When we plotted the graph of no. of clusters obtained at different thresholds, we got the following plot:

We thus decided to go ahead with 100% clustering for the ab-initio tools and 97% with the homology based tools.

General Tool

Prokka

Prokka[1] is a command line software tool to annotate bacterial genome rapidly. It is easy to implement and providing standardized input/output file formats. It is well known for rapidly and accurately annotating bacterial genomes in about 10 min on a typical desktop computer. Prokka features include coding sequences (Prodigal), rRNA (RNAmmer), tRNA (Aragorn), signal peptides (SignalP), and non-coding RNA (Infernal) and including these options are flexible. Prokka performs annotation in five steps:

1. An optional search against a user provided set of annotated proteins using BLAST+.
2. Determination of core bacterial proteins by searching UniProt using BLAST+ (contains ~16,000 proteins).
3. An optional BLAST+ search to all proteins from finished bacterial genomes in RefSeq.
4. A search of Pfam and TIGFRAMS databases using hmm scan from HMMER. Both are collections of protein families based on multiple sequence alignments and hidden markov models.
5. Non-matches are labeled hypothetical proteins.

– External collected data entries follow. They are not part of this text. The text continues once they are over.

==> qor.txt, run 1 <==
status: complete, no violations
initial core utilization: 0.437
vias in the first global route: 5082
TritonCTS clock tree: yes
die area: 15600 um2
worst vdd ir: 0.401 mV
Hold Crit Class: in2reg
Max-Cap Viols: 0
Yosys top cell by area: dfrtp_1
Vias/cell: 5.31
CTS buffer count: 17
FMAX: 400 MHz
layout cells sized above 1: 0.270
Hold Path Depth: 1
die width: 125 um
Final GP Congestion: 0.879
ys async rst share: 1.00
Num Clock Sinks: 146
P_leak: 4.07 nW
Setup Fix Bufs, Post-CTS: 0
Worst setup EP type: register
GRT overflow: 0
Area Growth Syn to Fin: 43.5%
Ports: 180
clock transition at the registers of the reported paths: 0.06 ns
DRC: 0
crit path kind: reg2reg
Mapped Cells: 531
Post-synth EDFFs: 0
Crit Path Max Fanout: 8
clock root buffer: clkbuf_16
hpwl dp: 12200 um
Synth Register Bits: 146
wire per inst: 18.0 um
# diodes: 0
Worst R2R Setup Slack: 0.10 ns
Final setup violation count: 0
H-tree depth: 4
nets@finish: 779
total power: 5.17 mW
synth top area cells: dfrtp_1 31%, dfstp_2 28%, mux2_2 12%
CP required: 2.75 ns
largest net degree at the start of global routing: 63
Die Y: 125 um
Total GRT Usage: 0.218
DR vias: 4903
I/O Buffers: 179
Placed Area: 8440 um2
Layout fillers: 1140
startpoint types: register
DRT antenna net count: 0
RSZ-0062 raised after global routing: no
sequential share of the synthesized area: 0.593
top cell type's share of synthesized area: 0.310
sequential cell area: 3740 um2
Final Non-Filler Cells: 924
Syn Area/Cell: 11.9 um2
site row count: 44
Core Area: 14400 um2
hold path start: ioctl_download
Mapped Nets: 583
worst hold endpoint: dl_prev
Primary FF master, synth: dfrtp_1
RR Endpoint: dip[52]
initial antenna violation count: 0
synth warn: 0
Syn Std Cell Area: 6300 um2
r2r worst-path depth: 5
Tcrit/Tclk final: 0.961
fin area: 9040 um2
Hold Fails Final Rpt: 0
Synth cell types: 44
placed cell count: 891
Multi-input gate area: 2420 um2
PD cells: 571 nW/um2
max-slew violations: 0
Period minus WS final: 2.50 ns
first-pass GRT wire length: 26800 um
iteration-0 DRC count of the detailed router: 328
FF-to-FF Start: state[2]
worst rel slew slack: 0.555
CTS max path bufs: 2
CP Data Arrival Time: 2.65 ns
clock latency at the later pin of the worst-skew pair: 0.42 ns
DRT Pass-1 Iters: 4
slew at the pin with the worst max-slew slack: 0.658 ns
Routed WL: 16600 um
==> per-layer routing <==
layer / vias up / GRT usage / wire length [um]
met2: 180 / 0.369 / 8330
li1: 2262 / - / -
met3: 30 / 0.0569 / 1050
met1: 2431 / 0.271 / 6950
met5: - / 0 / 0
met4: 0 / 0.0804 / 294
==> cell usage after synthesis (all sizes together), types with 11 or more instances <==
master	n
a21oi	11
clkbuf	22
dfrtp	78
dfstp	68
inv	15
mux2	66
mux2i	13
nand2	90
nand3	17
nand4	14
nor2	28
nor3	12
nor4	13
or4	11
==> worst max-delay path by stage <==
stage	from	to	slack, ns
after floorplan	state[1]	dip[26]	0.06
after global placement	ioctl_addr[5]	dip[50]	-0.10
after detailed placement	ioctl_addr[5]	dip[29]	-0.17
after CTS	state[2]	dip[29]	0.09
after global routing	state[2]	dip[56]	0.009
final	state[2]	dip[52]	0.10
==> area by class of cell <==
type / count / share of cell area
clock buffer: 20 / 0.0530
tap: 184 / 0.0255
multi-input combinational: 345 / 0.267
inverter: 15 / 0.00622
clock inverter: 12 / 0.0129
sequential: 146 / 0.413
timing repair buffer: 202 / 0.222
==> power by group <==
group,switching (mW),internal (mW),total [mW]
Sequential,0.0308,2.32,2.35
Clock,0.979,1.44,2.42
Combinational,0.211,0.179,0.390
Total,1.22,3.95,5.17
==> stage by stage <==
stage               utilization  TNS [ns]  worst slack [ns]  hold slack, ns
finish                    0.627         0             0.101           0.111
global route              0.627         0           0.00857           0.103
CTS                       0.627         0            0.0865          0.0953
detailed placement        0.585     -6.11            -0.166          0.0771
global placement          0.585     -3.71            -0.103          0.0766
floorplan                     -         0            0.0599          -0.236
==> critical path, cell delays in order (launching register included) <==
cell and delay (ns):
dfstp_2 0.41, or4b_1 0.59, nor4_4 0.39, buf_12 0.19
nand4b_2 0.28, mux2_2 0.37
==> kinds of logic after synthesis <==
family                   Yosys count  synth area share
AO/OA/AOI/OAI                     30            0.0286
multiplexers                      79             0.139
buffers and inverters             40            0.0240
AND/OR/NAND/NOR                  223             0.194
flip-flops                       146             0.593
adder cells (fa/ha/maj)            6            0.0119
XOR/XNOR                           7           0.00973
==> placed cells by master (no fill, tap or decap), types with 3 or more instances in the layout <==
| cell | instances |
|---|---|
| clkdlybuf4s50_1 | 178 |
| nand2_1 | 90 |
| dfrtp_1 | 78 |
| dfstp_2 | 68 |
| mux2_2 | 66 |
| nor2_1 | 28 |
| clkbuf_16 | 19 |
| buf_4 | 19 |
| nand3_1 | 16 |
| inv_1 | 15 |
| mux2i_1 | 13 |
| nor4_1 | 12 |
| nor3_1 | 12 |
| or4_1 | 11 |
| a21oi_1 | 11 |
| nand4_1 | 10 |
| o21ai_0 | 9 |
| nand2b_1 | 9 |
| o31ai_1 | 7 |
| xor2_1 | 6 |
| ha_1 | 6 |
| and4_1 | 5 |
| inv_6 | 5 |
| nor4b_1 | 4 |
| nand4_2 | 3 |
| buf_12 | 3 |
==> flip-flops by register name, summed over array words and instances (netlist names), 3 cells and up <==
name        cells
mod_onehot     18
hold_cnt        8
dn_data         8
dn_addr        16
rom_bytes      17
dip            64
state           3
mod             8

We did not use Prokka in our final pipeline but we included its output for the Comparative Genomics group.

Protein-Coding Regions

Signaling Peptides

Signal Peptides are N-terminal sequences that mediate translocation of proteins across the cytoplasmic membrane or the extracellular space.

Typically, a signal peptide has 3 regions:

a) A positively charged N-region followed by b) A hydrophobic H-region c) A neutral but polar C-region

Prediction or identification of signal peptides can help to decide whether a protein functions within or outside the cell. Determining the relative proportion of secreted and cytoplasmic proteins is usually an important parameter when considering genome-based reconstruction of organism's behaviour and metabolism.

SignalP4.1 is one of the most popular neural-network based method to predict signal peptides cleavage sites in amino acid sequences submitted in FASTA format.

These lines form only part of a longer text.